Sobre el chat de Inca
Si pasas por Inca un jueves —o cualquier día, pero ese es el típico—, no te pierdas el *Mercat de l’Oli*. No es solo un mercadillo de productos locales, es el termómetro de la ciudad: ahí ves quién lleva la mejor sobrasada de la zona, quién regatea con arte y quién llega tarde con prisas por un trozo de turrón de almendra recién hecho. No hace falta ser de Inca para notar que la gente aquí habla del mercado como otros hablan del bar de toda la vida. Y si te gusta el cuero, la otra gran seña de identidad, la Fira del Ram (en marzo) es tu cita obligada: talleres abiertos, demostraciones y ese olor a piel curtida que impregna el aire.

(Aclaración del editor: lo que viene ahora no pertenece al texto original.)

## config.mk

```make
export PLATFORM = sky130hd
export DESIGN_NAME = proc_en_gen
export DESIGN_NICKNAME = d
export VERILOG_FILES = /design/src/rtl/proc_en_gen.sv
export SDC_FILE = /design/constraint.sdc
export NUM_CORES = 1
export LEC_CHECK = 0
export CAP_MARGIN = 20
export CORE_MARGIN = 2
export CORE_UTILIZATION = 55
export CTS_CLUSTER_SIZE = 25
export DETAILED_ROUTE_END_ITERATION = 7
export HOLD_SLACK_MARGIN = 0.02
export PLACE_DENSITY = 0.77
export SETUP_SLACK_MARGIN = 0.5
export SLEW_MARGIN = 20
export SYNTH_ARGS = -nofsm -noshare
export SYNTH_HDL_FRONTEND = slang
export SYNTH_SLANG_ARGS = --single-unit
```

## constraint.sdc

```tcl
create_clock -name clk -period 10.7 [get_ports clk]
set_clock_uncertainty 0.15 [all_clocks]
set_input_delay 2.14 -clock clk [delete_from_list [all_inputs] [get_ports clk]]
set_output_delay 2.14 -clock clk [all_outputs]
set_load 0.02 [all_outputs]
```
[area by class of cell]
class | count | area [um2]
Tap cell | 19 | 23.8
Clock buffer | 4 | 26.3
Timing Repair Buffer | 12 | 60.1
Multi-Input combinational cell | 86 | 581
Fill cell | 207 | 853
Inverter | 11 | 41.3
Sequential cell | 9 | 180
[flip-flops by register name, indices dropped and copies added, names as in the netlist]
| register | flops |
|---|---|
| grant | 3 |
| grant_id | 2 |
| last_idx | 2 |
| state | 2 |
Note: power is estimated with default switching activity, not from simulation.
==> src/rtl/ecp5pll_phase_ctrl.sv <==
`default_nettype none
// ============================================================================
// Module  : ecp5pll_phase_ctrl
// Purpose : Sequences the ECP5 PLL dynamic phase-shift inputs. It accepts
//           "shift channel X by N steps" commands, produces phasestep or
//           phaseloadreg pulses with fixed setup, width and gap, can wait for
//           lock, and tracks the applied fine-phase offset per channel.
// Revision: 1.0 - initial release
// ============================================================================
module ecp5pll_phase_ctrl #(
  parameter int SETUP        = 2,
  parameter int PULSE        = 4,
  parameter int GAP          = 4,
  parameter int LOCK_WAIT    = 1,
  parameter int LOCK_TIMEOUT = 65535
) (
  input  logic        clk_i,
  input  logic        reset,
  input  logic        cmd_valid,
  output logic        cmd_ready,
  input  logic [1:0]  cmd_sel,
  input  logic        cmd_dir,
  input  logic [7:0]  cmd_steps,
  input  logic        locked,
  output logic [1:0]  phasesel,
  output logic        phasedir,
  output logic        phasestep,
  output logic        phaseloadreg,
  output logic        busy,
  output logic        done,
  output logic        timeout_err,
  output logic [39:0] phase_pos
);

  localparam logic [2:0] c_IDLE     = 3'd0;
  localparam logic [2:0] c_SETUP    = 3'd1;
  localparam logic [2:0] c_PULSE    = 3'd2;
  localparam logic [2:0] c_GAP      = 3'd3;
  localparam logic [2:0] c_LOCKWAIT = 3'd4;

  localparam logic [15:0] c_SETUP_LAST = 16'(SETUP - 1);
  localparam logic [15:0] c_PULSE_LAST = 16'(PULSE - 1);
  localparam logic [15:0] c_GAP_LAST   = 16'(GAP - 1);
  localparam logic [15:0] c_TIMEOUT    = 16'(LOCK_TIMEOUT);

  logic [2:0]  r_state;
  logic [15:0] r_cnt;
  logic [7:0]  r_remaining;
  logic        r_load;
  logic [1:0]  r_phasesel;
  logic        r_phasedir;
  logic        r_phasestep;
  logic        r_phaseloadreg;
  logic        r_done;
  logic        r_timeout_err;
  logic [9:0]  r_pos [4];
  logic        r_lock_meta;
  logic        r_locked_s;
  logic        w_accept;

  // A command is taken only in IDLE and not in the cycle that reports done,
  // so ready reappears the cycle after the done pulse.
  assign cmd_ready    = (r_state == c_IDLE) && !r_done;
  assign w_accept     = cmd_valid && cmd_ready;
  assign busy         = (r_state != c_IDLE);
  assign done         = r_done;
  assign timeout_err  = r_timeout_err;
  assign phasesel     = r_phasesel;
  assign phasedir     = r_phasedir;
  assign phasestep    = r_phasestep;
  assign phaseloadreg = r_phaseloadreg;

  for (genvar g = 0; g < 4; g++) begin : g_pos
    assign phase_pos[10*g +: 10] = r_pos[g];
  end

  // Two-flop synchroniser for the asynchronous PLL lock indication.
  always_ff @(posedge clk_i) begin
    if (reset) begin
      r_lock_meta <= 1'b0;
      r_locked_s  <= 1'b0;
    end else begin
      r_lock_meta <= locked;
      r_locked_s  <= r_lock_meta;
    end
  end

  // Main sequencer: one shared counter times setup, pulse, gap and lock wait.
  always_ff @(posedge clk_i) begin
    if (reset) begin
      r_state        <= c_IDLE;
      r_cnt          <= '0;
      r_remaining    <= '0;
      r_load         <= 1'b0;
      r_phasesel     <= '0;
      r_phasedir     <= 1'b0;
      r_phasestep    <= 1'b0;
      r_phaseloadreg <= 1'b0;
      r_done         <= 1'b0;
      r_timeout_err  <= 1'b0;
      for (int i = 0; i < 4; i++) r_pos[i] <= '0;
    end else begin
      r_done <= 1'b0;
      case (r_state)
        c_IDLE: begin
          if (w_accept) begin
            r_phasesel    <= cmd_sel;
            r_phasedir    <= cmd_dir;
            r_remaining   <= cmd_steps;
            r_load        <= (cmd_steps == 8'd0);
            r_timeout_err <= 1'b0;
            r_cnt         <= '0;
            r_state       <= c_SETUP;
          end
        end
        c_SETUP: begin
          if (r_cnt == c_SETUP_LAST) begin
            r_cnt   <= '0;
            r_state <= c_PULSE;
            if (r_load) r_phaseloadreg <= 1'b1;
            else        r_phasestep    <= 1'b1;
          end else begin
            r_cnt <= r_cnt + 16'd1;
          end
        end
        c_PULSE: begin
          if (r_cnt == c_PULSE_LAST) begin
            r_cnt          <= '0;
            r_state        <= c_GAP;
            r_phasestep    <= 1'b0;
            r_phaseloadreg <= 1'b0;
            if (r_load) begin
              r_pos[r_phasesel] <= '0;
            end else begin
              // 10-bit arithmetic gives the mod-1024 wrap in both directions
              r_pos[r_phasesel] <= r_phasedir ? r_pos[r_phasesel] - 10'd1
                                              : r_pos[r_phasesel] + 10'd1;
              r_remaining       <= r_remaining - 8'd1;
            end
          end else begin
            r_cnt <= r_cnt + 16'd1;
          end
        end
        c_GAP: begin
          if (r_cnt == c_GAP_LAST) begin
            r_cnt <= '0;
            if (r_remaining != 8'd0) begin
              r_state <= c_PULSE;
              if (r_load) r_phaseloadreg <= 1'b1;
              else        r_phasestep    <= 1'b1;
            end else if (LOCK_WAIT != 0) begin
              r_state <= c_LOCKWAIT;
            end else begin
              r_done  <= 1'b1;
              r_state <= c_IDLE;
            end
          end else begin
            r_cnt <= r_cnt + 16'd1;
          end
        end
        c_LOCKWAIT: begin
          if (r_locked_s) begin
            r_done  <= 1'b1;
            r_state <= c_IDLE;
          end else if (r_cnt == c_TIMEOUT) begin
            r_timeout_err <= 1'b1;
            r_done        <= 1'b1;
            r_state       <= c_IDLE;
          end else begin
            r_cnt <= r_cnt + 16'd1;
          end
        end
        default: r_state <= c_IDLE;
      endcase
    end
  end

endmodule
`default_nettype wire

Para quienes no vivan en la isla, Inca puede parecer un pueblo más en la ruta de Palma a Alcúdia, pero tiene su propio ritmo. El centro, alrededor de la plaça de la Vila, esconde bares donde los *tumbet* se sirven con pan recién horneado y el vino de Binissalem sabe a gloria. Los que vienen de fuera suelen llevarse una sorpresa: no es solo la cuna del calzado mallorquín (fábricas como *Llotja* o *Cueros Valls* siguen activas), sino un sitio donde la tradición se mezcla con talleres de diseño moderno. Y si alguien te dice que aquí no hay vida nocturna, que pruebe a tomar una *caña* en el *Bar Can Joan* a las once de la noche un sábado en verano. Te aseguro que el local no estará vacío.